Stored data
•••••

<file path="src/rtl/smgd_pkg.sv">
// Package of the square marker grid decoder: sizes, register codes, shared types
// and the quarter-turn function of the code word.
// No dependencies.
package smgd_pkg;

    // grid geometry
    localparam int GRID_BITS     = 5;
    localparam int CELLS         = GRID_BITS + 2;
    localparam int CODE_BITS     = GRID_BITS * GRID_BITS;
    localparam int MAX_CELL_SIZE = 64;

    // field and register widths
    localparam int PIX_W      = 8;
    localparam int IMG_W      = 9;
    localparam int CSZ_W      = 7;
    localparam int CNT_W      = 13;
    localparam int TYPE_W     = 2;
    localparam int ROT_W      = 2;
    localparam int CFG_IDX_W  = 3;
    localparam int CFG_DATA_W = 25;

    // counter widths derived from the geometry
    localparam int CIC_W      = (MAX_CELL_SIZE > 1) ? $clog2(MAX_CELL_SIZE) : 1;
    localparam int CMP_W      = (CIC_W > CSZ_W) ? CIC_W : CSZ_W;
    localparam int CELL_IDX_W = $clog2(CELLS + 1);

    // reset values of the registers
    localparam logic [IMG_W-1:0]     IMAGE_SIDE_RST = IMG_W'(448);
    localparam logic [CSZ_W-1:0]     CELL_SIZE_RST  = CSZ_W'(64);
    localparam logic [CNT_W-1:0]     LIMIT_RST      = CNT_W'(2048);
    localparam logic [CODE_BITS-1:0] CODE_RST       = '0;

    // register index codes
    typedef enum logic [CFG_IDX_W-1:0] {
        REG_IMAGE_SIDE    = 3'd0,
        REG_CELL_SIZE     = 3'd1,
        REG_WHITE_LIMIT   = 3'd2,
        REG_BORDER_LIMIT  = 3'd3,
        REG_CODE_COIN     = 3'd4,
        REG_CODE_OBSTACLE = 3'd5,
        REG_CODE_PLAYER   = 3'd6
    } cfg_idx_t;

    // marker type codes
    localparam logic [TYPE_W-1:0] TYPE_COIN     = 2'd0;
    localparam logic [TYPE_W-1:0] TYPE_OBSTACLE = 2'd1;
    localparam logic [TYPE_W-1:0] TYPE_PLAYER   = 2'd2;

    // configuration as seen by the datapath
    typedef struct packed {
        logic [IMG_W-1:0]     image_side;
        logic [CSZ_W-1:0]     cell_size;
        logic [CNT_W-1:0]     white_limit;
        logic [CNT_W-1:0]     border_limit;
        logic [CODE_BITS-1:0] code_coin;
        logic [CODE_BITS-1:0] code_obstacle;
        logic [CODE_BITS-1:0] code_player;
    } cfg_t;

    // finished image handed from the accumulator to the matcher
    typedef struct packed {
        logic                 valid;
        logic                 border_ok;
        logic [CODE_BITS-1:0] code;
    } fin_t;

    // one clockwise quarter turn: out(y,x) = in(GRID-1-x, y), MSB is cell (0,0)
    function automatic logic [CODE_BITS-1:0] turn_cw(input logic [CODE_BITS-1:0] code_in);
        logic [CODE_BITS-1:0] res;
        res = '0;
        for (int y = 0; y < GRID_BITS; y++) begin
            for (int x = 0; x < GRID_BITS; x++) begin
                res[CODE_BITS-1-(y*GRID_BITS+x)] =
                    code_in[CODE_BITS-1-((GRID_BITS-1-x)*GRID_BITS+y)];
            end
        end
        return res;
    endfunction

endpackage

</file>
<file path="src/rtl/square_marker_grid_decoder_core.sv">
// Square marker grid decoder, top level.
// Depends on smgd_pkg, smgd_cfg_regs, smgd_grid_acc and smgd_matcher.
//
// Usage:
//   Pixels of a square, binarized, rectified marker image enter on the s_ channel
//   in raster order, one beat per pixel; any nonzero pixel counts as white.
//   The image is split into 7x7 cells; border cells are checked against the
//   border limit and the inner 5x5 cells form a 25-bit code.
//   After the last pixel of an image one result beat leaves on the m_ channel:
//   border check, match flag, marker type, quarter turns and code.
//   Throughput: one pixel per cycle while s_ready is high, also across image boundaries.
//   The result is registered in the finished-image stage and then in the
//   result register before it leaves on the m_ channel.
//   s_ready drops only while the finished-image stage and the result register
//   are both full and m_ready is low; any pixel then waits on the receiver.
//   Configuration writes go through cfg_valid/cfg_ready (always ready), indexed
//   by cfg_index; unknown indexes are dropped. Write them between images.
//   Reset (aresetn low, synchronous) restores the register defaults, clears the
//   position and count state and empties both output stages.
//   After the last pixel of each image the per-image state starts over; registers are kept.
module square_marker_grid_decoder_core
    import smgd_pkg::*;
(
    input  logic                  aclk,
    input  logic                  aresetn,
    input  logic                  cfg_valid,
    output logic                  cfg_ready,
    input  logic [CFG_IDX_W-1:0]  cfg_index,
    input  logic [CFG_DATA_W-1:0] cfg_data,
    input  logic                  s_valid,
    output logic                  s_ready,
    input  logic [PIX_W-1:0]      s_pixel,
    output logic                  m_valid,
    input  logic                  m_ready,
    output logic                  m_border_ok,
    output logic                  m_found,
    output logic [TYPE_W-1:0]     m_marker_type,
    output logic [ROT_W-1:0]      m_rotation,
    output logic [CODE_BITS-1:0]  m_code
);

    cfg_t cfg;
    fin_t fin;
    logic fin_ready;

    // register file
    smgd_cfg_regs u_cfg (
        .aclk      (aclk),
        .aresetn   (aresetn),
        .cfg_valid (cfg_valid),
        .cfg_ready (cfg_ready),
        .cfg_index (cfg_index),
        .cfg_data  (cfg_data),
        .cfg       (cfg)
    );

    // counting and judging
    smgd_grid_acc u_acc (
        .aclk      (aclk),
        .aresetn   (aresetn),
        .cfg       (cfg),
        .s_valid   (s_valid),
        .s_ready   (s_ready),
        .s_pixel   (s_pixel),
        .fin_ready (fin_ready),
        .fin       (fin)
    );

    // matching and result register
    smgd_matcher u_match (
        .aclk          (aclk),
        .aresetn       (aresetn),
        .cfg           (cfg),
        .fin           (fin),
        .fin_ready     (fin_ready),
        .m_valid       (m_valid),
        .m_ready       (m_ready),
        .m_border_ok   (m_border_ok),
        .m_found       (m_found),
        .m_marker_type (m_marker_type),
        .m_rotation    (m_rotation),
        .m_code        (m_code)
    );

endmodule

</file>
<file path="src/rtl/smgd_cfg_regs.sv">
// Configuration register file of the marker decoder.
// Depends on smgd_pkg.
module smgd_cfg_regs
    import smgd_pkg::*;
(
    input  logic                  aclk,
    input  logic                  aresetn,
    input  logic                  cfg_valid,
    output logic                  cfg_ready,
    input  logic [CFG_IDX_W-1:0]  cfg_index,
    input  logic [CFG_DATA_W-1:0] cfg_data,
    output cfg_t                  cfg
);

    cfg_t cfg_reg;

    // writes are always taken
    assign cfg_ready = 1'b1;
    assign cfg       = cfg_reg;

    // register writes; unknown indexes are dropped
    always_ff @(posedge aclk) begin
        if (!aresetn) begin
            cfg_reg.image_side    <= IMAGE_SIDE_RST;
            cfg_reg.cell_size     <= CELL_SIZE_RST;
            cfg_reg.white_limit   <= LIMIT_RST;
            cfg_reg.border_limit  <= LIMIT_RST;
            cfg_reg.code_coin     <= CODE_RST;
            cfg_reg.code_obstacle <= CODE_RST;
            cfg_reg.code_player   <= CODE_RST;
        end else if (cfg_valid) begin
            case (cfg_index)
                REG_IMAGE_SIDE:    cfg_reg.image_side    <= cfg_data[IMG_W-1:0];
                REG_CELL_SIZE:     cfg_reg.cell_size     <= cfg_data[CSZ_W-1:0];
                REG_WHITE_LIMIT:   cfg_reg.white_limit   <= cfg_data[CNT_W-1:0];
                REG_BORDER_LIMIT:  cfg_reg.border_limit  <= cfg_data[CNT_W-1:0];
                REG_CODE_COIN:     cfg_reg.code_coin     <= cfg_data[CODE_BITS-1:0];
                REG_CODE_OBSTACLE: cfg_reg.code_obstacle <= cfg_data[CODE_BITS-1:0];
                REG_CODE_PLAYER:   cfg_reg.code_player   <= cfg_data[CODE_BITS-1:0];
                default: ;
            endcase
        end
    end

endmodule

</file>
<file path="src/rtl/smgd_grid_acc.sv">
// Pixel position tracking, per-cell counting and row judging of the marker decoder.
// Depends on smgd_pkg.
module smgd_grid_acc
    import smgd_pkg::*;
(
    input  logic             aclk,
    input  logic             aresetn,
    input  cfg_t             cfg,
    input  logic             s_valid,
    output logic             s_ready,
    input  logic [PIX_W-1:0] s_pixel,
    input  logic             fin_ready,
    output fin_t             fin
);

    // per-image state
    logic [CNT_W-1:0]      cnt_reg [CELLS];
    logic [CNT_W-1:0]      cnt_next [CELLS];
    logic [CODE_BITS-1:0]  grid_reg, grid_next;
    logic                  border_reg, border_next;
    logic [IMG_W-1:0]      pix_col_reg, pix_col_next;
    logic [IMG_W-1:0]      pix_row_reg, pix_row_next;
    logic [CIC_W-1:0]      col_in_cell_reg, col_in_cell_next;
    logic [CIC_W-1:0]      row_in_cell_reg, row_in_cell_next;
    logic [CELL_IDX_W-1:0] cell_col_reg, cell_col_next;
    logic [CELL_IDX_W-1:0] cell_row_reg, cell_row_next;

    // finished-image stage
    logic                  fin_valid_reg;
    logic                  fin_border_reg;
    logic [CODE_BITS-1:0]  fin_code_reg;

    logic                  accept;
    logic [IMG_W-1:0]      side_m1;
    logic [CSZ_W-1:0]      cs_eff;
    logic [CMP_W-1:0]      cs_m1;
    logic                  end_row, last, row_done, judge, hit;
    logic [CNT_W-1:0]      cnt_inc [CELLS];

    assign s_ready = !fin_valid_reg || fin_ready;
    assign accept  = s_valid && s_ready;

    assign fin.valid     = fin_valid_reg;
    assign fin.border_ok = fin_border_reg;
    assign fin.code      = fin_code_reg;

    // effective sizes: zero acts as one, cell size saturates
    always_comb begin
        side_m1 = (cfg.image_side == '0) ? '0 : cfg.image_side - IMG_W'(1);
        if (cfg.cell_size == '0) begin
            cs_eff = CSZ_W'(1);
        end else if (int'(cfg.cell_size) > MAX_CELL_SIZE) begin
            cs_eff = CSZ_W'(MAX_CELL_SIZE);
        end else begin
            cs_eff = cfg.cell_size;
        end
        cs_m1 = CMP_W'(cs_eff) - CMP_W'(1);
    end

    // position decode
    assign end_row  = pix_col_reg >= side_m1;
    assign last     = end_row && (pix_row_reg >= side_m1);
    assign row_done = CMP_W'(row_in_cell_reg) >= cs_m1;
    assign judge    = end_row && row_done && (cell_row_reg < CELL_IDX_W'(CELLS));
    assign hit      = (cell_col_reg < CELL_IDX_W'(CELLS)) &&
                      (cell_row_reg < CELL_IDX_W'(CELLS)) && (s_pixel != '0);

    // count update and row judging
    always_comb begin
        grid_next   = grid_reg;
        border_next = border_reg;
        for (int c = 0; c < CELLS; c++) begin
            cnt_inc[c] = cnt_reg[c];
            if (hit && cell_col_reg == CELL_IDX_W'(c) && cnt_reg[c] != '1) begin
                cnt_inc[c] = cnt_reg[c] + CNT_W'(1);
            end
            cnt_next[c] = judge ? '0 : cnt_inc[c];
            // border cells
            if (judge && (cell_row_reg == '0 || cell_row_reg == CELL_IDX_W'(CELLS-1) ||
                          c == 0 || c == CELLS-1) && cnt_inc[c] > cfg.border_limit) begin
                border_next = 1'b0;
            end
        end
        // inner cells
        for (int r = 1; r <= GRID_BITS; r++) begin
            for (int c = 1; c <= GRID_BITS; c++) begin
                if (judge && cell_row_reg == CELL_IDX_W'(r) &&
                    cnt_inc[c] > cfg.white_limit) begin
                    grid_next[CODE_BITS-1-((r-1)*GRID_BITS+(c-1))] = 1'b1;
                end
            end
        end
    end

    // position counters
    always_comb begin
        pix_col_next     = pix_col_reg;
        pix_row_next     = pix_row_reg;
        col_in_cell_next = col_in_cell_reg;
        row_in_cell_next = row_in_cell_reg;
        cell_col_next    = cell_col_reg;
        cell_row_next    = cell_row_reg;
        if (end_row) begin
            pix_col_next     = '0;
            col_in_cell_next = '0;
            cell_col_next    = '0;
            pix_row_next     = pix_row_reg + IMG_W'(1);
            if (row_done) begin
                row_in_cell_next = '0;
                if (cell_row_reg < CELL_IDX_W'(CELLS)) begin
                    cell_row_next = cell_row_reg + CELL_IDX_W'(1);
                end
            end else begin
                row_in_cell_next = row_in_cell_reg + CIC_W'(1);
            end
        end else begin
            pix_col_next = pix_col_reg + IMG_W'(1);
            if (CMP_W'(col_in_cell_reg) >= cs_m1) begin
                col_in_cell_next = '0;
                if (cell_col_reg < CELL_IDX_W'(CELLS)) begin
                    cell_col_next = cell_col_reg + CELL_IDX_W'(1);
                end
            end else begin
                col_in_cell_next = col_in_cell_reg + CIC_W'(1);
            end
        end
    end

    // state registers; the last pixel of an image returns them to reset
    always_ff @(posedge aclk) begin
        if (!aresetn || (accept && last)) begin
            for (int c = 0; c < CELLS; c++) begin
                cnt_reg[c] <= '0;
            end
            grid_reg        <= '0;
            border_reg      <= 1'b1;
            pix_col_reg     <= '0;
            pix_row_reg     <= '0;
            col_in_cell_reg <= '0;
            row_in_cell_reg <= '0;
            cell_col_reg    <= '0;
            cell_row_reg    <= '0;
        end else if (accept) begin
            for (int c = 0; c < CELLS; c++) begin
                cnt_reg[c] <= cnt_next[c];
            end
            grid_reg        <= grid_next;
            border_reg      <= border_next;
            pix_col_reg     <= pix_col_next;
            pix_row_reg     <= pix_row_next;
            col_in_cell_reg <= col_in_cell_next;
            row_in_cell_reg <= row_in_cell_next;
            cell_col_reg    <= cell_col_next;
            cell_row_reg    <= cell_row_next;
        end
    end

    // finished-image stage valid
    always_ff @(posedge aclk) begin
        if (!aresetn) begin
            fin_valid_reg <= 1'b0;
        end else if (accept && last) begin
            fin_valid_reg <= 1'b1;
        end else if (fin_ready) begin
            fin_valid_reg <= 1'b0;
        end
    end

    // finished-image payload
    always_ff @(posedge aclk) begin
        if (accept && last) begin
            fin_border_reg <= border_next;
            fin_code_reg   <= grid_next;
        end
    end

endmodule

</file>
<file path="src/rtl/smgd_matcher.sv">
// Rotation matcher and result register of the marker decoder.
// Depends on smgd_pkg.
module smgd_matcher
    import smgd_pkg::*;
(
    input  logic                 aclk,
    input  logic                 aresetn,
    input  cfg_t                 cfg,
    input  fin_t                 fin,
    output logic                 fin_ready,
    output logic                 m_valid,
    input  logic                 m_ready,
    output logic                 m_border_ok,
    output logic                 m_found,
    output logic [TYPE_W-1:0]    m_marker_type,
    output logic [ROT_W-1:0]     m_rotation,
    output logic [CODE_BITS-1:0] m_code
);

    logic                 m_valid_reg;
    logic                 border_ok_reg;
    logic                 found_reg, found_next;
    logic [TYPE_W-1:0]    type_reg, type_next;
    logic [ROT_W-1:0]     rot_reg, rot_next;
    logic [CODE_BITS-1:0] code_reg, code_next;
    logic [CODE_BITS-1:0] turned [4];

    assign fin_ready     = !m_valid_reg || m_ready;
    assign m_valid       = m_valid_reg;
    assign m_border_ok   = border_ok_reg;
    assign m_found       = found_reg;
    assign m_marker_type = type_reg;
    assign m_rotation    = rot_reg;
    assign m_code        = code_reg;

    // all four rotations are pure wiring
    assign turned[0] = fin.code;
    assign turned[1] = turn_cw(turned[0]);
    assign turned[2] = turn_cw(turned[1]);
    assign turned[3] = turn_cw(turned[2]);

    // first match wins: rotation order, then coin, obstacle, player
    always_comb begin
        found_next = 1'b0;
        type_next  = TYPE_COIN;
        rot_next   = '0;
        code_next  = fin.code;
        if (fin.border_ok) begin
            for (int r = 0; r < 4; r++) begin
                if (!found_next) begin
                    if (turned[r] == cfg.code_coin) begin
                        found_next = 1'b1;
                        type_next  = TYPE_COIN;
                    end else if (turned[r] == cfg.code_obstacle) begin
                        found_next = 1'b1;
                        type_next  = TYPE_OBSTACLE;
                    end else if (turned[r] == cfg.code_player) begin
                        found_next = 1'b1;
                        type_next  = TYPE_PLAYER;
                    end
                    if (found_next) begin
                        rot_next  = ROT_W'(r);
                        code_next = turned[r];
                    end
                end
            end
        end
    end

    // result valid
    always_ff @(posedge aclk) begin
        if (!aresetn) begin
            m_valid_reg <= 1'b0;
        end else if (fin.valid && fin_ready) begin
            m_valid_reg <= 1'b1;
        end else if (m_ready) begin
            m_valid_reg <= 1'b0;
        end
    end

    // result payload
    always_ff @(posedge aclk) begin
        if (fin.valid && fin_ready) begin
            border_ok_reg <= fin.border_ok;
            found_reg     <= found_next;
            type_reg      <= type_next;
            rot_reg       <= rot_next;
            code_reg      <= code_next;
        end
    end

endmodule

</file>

•••••

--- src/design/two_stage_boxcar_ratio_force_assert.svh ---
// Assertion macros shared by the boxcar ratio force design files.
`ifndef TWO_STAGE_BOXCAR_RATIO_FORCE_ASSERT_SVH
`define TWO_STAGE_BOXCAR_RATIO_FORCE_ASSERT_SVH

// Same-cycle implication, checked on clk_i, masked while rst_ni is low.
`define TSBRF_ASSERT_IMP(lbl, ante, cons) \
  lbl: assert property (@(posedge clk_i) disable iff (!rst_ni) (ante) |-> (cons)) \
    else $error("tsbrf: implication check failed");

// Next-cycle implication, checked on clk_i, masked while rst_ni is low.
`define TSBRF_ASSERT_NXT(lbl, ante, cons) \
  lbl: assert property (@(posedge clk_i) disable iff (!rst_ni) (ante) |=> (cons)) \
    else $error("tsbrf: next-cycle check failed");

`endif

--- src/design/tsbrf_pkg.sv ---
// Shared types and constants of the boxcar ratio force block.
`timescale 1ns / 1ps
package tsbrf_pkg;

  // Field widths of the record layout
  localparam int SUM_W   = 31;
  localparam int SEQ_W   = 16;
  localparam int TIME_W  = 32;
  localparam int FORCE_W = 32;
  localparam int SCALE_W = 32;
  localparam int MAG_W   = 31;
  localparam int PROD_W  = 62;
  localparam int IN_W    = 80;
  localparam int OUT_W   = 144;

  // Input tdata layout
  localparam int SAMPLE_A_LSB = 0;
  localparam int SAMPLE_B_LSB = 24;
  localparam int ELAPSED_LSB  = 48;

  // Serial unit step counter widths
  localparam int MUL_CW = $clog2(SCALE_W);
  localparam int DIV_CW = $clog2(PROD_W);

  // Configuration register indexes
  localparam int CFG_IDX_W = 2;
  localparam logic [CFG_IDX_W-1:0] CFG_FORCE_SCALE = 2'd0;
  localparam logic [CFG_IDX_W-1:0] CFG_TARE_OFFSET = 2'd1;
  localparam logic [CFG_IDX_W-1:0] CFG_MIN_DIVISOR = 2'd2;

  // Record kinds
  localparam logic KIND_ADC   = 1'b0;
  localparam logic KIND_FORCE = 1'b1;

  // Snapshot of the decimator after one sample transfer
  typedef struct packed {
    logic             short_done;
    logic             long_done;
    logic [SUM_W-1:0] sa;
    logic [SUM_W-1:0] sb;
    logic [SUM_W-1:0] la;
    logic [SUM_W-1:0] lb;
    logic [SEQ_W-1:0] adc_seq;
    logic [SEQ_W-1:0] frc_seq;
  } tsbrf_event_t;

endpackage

•••••

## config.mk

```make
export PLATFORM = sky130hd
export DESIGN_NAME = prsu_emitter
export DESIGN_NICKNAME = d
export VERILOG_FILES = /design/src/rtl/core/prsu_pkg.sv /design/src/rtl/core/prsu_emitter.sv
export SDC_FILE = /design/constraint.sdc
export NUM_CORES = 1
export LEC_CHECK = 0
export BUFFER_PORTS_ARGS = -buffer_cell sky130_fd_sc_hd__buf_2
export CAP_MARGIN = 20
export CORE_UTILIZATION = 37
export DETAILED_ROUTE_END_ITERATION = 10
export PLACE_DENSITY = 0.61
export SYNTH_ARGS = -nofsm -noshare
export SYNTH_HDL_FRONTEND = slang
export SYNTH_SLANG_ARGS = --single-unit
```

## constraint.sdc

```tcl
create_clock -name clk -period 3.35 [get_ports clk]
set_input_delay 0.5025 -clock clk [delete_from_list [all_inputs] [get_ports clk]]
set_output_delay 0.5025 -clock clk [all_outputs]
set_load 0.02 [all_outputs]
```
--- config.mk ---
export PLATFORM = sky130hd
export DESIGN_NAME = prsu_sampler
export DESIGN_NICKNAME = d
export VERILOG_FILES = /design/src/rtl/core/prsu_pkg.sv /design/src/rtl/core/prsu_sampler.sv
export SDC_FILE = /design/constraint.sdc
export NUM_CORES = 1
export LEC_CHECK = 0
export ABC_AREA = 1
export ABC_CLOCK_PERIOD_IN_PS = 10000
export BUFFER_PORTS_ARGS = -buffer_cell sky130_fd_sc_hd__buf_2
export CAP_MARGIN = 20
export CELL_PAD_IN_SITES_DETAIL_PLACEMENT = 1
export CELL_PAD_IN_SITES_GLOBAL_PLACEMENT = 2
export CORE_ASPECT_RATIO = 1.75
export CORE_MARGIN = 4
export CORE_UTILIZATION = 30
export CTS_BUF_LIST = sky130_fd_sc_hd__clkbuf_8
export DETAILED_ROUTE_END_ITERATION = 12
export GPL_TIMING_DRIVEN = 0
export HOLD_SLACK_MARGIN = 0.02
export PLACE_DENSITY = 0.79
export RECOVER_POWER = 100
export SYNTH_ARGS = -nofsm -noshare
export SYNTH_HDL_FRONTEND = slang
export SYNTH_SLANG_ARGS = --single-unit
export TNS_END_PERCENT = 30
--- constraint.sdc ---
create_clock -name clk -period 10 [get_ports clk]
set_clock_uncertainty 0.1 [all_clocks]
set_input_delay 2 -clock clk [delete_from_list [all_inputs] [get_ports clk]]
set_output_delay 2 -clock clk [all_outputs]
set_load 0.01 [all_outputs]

•••••

● ACTIVITY
Pull out all lines from the entries above that include the word "state".

● SOLVED PROBLEM
//   position and count state and empties both output stages.
//   After the last pixel of each image the per-image state starts over; registers are kept.
    // per-image state
    // state registers; the last pixel of an image returns them to reset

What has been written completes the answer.